Lucas I have a slightly different take on NetCDF4.
You said NetCDF is not cloud-optimized because it requires loading the entire dataset in order to access the header/metadata and retreive a chunk of data, but it doesn't -- it just requires a lot of small binary requests to access the metadata, which is inefficient. The data in NetCDF4 can be written in arbitrary Nd-chunks, just like in Zarr.
The only difference with NetCDF4 is that many chunks can be in a single file (or object) while in Zarr, each chunk is in it's own object. That was important once upon a time, but now the cloud providers allow thousands of concurrent reads to an object. So the main reason NetCDF4 doesn't perform as well as Zarr is that the metadata data is not consolidated. And that's what we are addressing with reference file system approach -- we read the metadata in advance and store it so we can read it all in one shot. Then we use the Zarr library, which can take advantage of that!

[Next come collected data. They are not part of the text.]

## src/design/sss_pkg.sv

```systemverilog
// Shared types, register indexes and lookup tables for the selective state scan.
package sss_pkg;

  localparam logic [1:0] REG_SOFTPLUS = 2'd0;
  localparam logic [1:0] REG_SKIP     = 2'd1;
  localparam logic [1:0] REG_GATE     = 2'd2;

  localparam int IN_BYTES  = 18;
  localparam int OUT_BYTES = 5;

  typedef enum logic [4:0] {
    ST_CLR, ST_IDLE, ST_MOD, ST_SP0, ST_SP1, ST_A0, ST_A1,
    ST_EXP_P, ST_EXP_I, ST_EXP_V, ST_B0, ST_B1, ST_B2, ST_X1, ST_X2,
    ST_Y0, ST_Y1, ST_DIV0, ST_DIV1, ST_G2, ST_G3, ST_G4, ST_OUT
  } st_t;

  typedef struct packed {
    logic        start;
    logic [32:0] divisor;
  } div_req_t;

  typedef struct packed {
    logic        done;
    logic [16:0] quot;
  } div_rsp_t;

  // ln(1+e^-t), Q12, step 0.5
  function automatic logic [11:0] lnp_at(input logic [4:0] i);
    logic [11:0] r;
    case (i)
      5'd0: r = 12'd2839;  5'd1: r = 12'd1942;  5'd2: r = 12'd1283;
      5'd3: r = 12'd825;   5'd4: r = 12'd520;   5'd5: r = 12'd323;
      5'd6: r = 12'd199;   5'd7: r = 12'd122;   5'd8: r = 12'd74;
      5'd9: r = 12'd45;    5'd10: r = 12'd28;   5'd11: r = 12'd17;
      5'd12: r = 12'd10;   5'd13: r = 12'd6;    5'd14: r = 12'd4;
      5'd15: r = 12'd2;    5'd16: r = 12'd1;
      default: r = 12'd0;
    endcase
    return r;
  endfunction

  // 2^(i/16), Q16
  function automatic logic [17:0] pow2_at(input logic [4:0] i);
    logic [17:0] r;
    case (i)
      5'd0: r = 18'd65536;   5'd1: r = 18'd68438;   5'd2: r = 18'd71468;
      5'd3: r = 18'd74632;   5'd4: r = 18'd77936;   5'd5: r = 18'd81386;
      5'd6: r = 18'd84990;   5'd7: r = 18'd88752;   5'd8: r = 18'd92682;
      5'd9: r = 18'd96785;   5'd10: r = 18'd101070; 5'd11: r = 18'd105545;
      5'd12: r = 18'd110218; 5'd13: r = 18'd115098; 5'd14: r = 18'd120194;
      5'd15: r = 18'd125515; 5'd16: r = 18'd131072;
      default: r = 18'd0;
    endcase
    return r;
  endfunction

endpackage

```

## src/design/sss_div.sv

```systemverilog
// Restoring divider, one quotient bit per cycle: 2^32 / divisor.
module sss_div (
  input  logic                clk,
  input  logic                rst,
  input  sss_pkg::div_req_t   req,
  output sss_pkg::div_rsp_t   rsp
);
  import sss_pkg::*;

  logic [32:0] num;
  logic [33:0] rem;
  logic [32:0] quo;
  logic [32:0] dvs;
  logic [5:0]  cnt;
  logic        busy;
  logic        done_r;
  logic [33:0] trial;
  logic [34:0] diff;

  always_comb begin
    trial = {rem[32:0], num[32]};
    diff  = {1'b0, trial} - {2'b00, dvs};
  end

  always_ff @(posedge clk) begin
    if (rst) begin
      busy   <= 1'b0;
      done_r <= 1'b0;
    end else begin
      done_r <= 1'b0;
      if (req.start) begin
        busy <= 1'b1;
        num  <= 33'h1_0000_0000;
        rem  <= '0;
        quo  <= '0;
        dvs  <= req.divisor;
        cnt  <= 6'd33;
      end else if (busy) begin
        num <= {num[31:0], 1'b0};
        if (!diff[34]) begin
          rem <= diff[33:0];
          quo <= {quo[31:0], 1'b1};
        end else begin
          rem <= trial;
          quo <= {quo[31:0], 1'b0};
        end
        cnt <= cnt - 6'd1;
        if (cnt == 6'd1) begin
          busy   <= 1'b0;
          done_r <= 1'b1;
        end
      end
    end
  end

  assign rsp = {done_r, quo[16:0]};
endmodule

```

## config.mk

```make
export PLATFORM = sky130hd
export DESIGN_NAME = sss_div
export DESIGN_NICKNAME = d
export VERILOG_FILES = /design/src/design/sss_pkg.sv /design/src/design/sss_div.sv
export SDC_FILE = /design/constraint.sdc
export NUM_CORES = 1
export LEC_CHECK = 0
export ABC_AREA = 1
export BUFFER_PORTS_ARGS = -buffer_cell sky130_fd_sc_hd__buf_2
export CORE_AREA = 2 2 124 126
export CTS_CLUSTER_DIAMETER = 80
export CTS_CLUSTER_SIZE = 25
export DETAILED_ROUTE_END_ITERATION = 6
export DIE_AREA = 0 0 126 128
export PLACE_DENSITY = 0.71
export SLEW_MARGIN = 15
export SYNTH_ARGS = -nofsm -noshare
export SYNTH_HDL_FRONTEND = slang
export SYNTH_SLANG_ARGS = --single-unit
```

## constraint.sdc

```tcl
create_clock -name clk -period 5.25 [get_ports clk]
set_clock_uncertainty 0.15 [all_clocks]
set_input_delay 0.525 -clock clk [delete_from_list [all_inputs] [get_ports clk]]
set_output_delay 0.525 -clock clk [all_outputs]
set_load 0.005 [all_outputs]
```

; ---- After elaboration in Yosys (flattened, before gate mapping)
; Index checks and enable logic that the tools add are counted.
[totals]
register_bits = 92
latchBits = 0
ram_bits = 0
mem_bits_ro = 0
input_bits = 36
output_inout_bits = 18
elab_cells = 26
mem_count = 0
[classes]
add_sub_neg = 2
multipliers = 0
div_mod_pow = 0
order_cmp = 0
n_eq_ne = 1
n_shift = 0
mux = 10
bitwise_logic = 2
n_reduce_logical = 4
[op_table]
columns = cell, n
row1 = 33-bit 2-to-1 mux, 3
row2 = 34-bit by 33-bit subtractor with 35-bit output, 1
row3 = 17-bit 2-to-1 mux, 1
row4 = "6-bit by 1-bit equality test with 1-bit output, second input constant", 1
row5 = 6-bit 2-to-1 mux, 1
row6 = "6-bit by 1-bit subtractor with 6-bit output, second input constant", 1
row7 = 1-bit 2-to-1 mux, 5
row8 = 2-bit AND reduction, 2
row9 = 3-bit OR reduction, 1
row10 = 1-bit NOT, 2
row11 = 2-bit nonzero test, 1

; ---- Longest topological paths before layout
[depth]
depth_word = 4
depth_mapped = 16
mapped_depth_nobuf = 16

; ---- Least setup slack after synthesis
; No wires, ideal clock.
[synth_timing]
path_type = in2reg
startpoint = input req[33] (netlist name)
endpoint = register cnt[0], enable pin
setup_ns = 0.493
arrival_time_ns = 3.604
t_required_ns = 4.607
slack_ns = 1.003
path_stages = 3
path_buffers = 1
path_cell_list = inv_1 -> clkbuf_1 -> a21oi_1
[synth_between]
elab_chain_cells = 2
[synth_rtl]
columns = element, line_no
row1 = "start, declared", sss_div.sv:5  ; input sss_pkg::div_req_t req,
row2 = 2-bit nonzero test (no line), --
row3 = 2-bit AND reduction (no line), --
row4 = "end signal, assigned", sss_div.sv:47  ; cnt <= cnt - 6'd1;
row5 = "end, declared", sss_div.sv:14  ; logic [5:0] cnt;
; Every way passes these cells.
; A chain may end at the register's enable or synchronous reset.

; ---- Final worst setup path
[layout_timing]
startpoint = register num[32]
endpoint = register rem[30], data pin
[layout_between]
elab_chain_cells = 3
[layout_rtl]
columns = element, line_no
row1 = "start, declared", sss_div.sv:10  ; logic [32:0] num;
row2 = "start signal, assigned", sss_div.sv:39  ; num <= {num[31:0], 1'b0};
row3 = 34-bit by 33-bit subtractor with 35-bit output, sss_div.sv:22  ; diff = {1'b0, trial} - {2'b00, dvs};
row4 = 33-bit 2-to-1 mux, sss_div.sv:40  ; if (!diff[34]) begin
row5 = 33-bit 2-to-1 mux, sss_div.sv:38  ; end else if (busy) begin
row6 = "end signal, assigned", sss_div.sv:41  ; rem <= diff[33:0];
row7 = "end signal, assigned", sss_div.sv:44  ; rem <= trial;
row8 = "end, declared", sss_div.sv:11  ; logic [33:0] rem;
; Every way passes these cells. The select of a mux whose other input is x is not followed.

I think that the virtual dataset over many files is an even bigger deal. You can find the specific parts of the specific files you need without having to read the metadata of all of the files separately (which is very slow), and load them concurrently (you could already load the hdf5s in parallel using threading, but without concurrency).
For the “extra storage” of the references, you might want to note that there are various encoding tricks that work well, the simplest would be to zstd compress the whole json: maybe gets you a factor of 10 in size, but is super fast to unpack.